### Try it
Could you reproduce the lines below from the one with "XOR/XNOR,15,2.12" through the one with "ha_2 190, inv_2"? Keep both ends and add nothing.

** Provided data follows **

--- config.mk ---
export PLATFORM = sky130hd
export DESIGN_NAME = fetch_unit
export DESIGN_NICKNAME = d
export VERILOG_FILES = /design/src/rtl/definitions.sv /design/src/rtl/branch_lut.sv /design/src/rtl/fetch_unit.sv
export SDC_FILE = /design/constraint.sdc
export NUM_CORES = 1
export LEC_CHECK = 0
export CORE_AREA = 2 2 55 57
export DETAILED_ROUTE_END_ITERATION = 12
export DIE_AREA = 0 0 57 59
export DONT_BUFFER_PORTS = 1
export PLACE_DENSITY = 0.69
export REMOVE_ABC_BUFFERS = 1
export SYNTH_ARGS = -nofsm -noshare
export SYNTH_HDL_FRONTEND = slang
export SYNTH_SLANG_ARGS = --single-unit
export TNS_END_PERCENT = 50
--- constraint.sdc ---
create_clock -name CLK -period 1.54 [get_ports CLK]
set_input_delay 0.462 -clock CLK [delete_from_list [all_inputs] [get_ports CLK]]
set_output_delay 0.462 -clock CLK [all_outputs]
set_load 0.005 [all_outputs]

** End of Provided data **
** Provided data follows **

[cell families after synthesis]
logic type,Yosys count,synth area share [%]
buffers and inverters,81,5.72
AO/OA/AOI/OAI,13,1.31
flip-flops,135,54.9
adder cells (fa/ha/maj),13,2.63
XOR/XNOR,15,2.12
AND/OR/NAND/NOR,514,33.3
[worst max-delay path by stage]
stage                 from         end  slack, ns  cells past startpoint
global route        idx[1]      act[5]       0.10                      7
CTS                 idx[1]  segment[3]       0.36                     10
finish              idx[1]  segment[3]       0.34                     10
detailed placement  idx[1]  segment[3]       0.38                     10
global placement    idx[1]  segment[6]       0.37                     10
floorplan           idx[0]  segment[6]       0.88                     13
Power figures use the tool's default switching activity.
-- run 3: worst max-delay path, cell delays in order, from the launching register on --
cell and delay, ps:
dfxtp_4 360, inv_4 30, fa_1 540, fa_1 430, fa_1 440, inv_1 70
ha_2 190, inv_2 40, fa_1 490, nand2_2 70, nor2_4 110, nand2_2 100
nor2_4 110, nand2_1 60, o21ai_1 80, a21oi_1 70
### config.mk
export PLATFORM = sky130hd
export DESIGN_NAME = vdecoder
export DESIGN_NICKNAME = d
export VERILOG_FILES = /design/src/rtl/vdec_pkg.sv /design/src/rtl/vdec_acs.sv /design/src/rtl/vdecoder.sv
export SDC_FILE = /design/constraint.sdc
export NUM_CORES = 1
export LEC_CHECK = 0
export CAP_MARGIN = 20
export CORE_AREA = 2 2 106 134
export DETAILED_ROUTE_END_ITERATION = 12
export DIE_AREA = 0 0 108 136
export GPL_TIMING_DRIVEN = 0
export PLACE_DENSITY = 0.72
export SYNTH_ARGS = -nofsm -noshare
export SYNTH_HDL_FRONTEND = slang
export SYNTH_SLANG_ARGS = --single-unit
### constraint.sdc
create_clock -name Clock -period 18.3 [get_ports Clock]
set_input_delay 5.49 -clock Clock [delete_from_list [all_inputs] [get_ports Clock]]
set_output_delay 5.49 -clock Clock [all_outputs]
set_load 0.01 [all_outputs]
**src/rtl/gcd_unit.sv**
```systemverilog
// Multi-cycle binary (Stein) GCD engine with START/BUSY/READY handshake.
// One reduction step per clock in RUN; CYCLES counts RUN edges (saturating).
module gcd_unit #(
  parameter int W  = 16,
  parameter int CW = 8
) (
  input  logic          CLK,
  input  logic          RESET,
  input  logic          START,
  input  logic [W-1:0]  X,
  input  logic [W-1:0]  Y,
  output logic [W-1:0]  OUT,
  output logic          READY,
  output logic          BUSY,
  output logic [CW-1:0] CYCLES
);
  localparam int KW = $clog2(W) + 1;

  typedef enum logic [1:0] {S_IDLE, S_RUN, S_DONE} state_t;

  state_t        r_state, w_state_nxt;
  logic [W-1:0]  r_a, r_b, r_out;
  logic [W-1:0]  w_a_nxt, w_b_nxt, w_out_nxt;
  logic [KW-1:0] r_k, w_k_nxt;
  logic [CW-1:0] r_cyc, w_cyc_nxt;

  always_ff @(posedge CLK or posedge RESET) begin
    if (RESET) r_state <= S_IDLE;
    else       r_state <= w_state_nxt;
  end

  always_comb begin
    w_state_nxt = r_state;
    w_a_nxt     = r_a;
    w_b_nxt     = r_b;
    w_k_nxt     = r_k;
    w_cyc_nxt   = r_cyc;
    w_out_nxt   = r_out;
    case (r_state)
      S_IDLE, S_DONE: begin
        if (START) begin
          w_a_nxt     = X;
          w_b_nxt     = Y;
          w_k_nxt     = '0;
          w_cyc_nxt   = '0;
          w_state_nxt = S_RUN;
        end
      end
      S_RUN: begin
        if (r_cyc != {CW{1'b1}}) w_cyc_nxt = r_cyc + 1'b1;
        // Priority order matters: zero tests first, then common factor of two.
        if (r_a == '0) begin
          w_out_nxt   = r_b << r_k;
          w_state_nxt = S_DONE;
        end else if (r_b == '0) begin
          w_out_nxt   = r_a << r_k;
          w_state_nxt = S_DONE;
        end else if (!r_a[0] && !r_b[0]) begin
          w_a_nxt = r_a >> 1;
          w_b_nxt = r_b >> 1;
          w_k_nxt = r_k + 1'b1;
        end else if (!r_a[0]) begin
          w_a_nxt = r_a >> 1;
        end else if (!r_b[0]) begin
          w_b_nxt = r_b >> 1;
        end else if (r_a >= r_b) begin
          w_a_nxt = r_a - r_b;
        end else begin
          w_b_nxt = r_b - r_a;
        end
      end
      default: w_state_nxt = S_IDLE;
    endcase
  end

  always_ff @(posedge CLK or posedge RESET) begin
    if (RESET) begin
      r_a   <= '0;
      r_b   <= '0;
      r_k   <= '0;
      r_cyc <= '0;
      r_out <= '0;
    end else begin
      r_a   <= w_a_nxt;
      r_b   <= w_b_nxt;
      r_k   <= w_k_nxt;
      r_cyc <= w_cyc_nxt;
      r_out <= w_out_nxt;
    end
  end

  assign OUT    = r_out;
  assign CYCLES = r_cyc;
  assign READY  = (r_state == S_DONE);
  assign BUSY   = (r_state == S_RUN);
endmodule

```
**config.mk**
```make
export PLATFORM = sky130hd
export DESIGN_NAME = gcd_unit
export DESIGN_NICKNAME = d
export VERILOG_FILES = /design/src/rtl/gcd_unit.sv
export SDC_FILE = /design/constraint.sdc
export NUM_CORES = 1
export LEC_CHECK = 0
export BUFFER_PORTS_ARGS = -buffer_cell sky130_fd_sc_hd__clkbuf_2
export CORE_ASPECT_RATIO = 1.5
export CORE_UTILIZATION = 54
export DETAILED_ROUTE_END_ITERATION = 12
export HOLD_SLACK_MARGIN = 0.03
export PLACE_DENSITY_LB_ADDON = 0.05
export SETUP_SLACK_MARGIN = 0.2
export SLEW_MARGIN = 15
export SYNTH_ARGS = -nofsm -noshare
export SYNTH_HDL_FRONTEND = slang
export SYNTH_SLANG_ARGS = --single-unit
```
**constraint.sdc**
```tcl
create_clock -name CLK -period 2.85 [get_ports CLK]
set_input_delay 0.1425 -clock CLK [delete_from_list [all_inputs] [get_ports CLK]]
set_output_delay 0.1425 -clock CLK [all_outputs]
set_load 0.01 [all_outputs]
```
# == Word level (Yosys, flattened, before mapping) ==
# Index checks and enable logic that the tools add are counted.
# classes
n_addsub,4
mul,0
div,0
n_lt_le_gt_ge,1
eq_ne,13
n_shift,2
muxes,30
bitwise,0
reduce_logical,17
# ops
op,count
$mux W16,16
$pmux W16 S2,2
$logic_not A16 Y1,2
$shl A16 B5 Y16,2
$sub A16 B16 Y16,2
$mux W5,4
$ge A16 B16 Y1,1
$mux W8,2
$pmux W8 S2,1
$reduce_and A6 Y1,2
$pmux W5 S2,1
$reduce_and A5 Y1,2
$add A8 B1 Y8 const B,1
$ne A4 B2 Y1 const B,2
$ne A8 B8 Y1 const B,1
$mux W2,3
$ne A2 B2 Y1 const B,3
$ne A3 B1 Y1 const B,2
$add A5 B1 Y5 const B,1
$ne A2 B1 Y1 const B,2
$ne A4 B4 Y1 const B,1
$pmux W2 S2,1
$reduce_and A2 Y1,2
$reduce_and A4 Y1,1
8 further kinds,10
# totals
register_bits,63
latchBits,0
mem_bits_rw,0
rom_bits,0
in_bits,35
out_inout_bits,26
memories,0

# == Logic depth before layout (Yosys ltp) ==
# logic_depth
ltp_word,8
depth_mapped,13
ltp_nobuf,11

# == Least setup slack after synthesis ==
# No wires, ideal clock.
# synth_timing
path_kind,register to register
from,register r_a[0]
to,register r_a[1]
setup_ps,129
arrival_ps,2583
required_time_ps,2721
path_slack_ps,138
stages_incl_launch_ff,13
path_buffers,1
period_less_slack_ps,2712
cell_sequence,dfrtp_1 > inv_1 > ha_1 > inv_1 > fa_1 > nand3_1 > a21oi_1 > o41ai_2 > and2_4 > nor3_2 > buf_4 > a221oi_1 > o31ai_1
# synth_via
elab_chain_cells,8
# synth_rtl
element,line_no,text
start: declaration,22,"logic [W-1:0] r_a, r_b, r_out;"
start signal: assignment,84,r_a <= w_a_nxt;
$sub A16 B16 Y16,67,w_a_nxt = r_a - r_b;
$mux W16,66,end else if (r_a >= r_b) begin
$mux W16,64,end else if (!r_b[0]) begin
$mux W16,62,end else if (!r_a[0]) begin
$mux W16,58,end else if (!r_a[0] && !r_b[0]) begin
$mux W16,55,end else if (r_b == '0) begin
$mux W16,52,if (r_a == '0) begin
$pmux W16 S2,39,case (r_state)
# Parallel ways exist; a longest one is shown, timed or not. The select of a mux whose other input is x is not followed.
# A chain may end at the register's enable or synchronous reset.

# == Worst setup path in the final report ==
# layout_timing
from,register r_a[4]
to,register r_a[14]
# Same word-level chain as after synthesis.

** End of Provided data **

### Answer to this task
XOR/XNOR,15,2.12
AND/OR/NAND/NOR,514,33.3
[worst max-delay path by stage]
stage                 from         end  slack, ns  cells past startpoint
global route        idx[1]      act[5]       0.10                      7
CTS                 idx[1]  segment[3]       0.36                     10
finish              idx[1]  segment[3]       0.34                     10
detailed placement  idx[1]  segment[3]       0.38                     10
global placement    idx[1]  segment[6]       0.37                     10
floorplan           idx[0]  segment[6]       0.88                     13
Power figures use the tool's default switching activity.
-- run 3: worst max-delay path, cell delays in order, from the launching register on --
cell and delay, ps:
dfxtp_4 360, inv_4 30, fa_1 540, fa_1 430, fa_1 440, inv_1 70
ha_2 190, inv_2 40, fa_1 490, nand2_2 70, nor2_4 110, nand2_2 100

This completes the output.